BEGIN SOURCE DATA
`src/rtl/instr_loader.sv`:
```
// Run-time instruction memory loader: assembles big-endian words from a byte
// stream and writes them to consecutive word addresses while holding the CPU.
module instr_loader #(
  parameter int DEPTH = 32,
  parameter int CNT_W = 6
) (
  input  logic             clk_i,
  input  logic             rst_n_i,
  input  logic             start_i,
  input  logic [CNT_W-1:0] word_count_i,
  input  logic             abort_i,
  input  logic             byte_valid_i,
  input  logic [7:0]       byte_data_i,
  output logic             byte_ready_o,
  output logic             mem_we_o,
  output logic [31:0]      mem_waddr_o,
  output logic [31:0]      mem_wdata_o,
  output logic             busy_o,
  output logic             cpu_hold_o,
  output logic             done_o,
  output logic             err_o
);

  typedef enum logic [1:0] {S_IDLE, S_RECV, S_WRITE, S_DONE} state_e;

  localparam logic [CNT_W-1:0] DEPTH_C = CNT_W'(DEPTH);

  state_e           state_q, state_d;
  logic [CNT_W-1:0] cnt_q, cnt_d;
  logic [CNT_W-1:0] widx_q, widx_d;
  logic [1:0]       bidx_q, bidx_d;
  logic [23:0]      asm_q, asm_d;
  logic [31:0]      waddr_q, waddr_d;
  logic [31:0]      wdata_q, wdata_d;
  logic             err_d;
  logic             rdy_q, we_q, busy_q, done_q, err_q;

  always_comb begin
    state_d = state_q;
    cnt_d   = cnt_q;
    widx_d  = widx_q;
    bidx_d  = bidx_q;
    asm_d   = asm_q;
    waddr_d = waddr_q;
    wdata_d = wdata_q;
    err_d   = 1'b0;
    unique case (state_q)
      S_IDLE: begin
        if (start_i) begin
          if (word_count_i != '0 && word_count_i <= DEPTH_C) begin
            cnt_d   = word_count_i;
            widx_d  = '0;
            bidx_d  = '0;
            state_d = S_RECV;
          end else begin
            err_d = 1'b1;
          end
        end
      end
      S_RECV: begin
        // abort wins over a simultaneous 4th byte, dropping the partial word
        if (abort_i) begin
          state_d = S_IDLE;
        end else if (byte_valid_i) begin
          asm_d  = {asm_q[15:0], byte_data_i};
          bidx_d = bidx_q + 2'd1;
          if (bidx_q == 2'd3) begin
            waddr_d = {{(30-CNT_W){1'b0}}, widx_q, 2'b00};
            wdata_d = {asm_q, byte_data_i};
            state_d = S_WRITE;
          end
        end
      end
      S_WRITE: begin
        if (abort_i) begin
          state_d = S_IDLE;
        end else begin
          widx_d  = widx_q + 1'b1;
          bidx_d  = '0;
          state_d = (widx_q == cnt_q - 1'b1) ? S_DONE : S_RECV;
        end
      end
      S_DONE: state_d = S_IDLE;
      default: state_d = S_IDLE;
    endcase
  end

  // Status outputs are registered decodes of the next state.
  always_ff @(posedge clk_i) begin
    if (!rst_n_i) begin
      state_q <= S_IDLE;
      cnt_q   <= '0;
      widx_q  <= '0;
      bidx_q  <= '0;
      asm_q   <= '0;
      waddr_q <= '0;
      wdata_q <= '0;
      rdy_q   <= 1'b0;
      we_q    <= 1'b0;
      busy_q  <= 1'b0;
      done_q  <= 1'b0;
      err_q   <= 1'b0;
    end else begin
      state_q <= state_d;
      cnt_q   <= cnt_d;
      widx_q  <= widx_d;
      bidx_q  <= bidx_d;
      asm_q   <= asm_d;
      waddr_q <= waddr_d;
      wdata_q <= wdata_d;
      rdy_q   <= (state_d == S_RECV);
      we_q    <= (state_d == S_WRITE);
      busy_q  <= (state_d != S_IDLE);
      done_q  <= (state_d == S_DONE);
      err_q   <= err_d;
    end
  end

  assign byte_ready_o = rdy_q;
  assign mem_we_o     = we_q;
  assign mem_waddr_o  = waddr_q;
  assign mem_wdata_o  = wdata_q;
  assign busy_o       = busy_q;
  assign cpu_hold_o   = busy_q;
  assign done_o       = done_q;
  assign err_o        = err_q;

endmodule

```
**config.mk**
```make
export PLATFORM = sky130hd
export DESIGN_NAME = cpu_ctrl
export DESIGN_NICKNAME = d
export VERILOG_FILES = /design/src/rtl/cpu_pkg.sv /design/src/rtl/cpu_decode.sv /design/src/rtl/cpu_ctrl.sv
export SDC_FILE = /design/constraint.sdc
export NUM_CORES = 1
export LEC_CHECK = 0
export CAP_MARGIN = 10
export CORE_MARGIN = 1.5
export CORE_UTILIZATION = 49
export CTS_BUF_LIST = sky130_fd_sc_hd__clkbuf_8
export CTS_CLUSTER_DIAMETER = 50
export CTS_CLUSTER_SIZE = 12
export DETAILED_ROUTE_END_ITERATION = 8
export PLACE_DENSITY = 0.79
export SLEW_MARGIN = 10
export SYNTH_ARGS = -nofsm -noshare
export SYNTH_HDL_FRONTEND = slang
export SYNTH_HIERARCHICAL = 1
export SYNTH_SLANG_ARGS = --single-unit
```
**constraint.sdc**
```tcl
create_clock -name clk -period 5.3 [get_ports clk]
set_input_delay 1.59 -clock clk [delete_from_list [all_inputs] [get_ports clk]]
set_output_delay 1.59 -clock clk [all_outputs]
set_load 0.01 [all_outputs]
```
END SOURCE DATA
▶ [ACTIVITY]:
Report the lines above that have the word "constraint" in them.

▶ [RESPONSE BELOW]:
export SDC_FILE = /design/constraint.sdc
**constraint.sdc**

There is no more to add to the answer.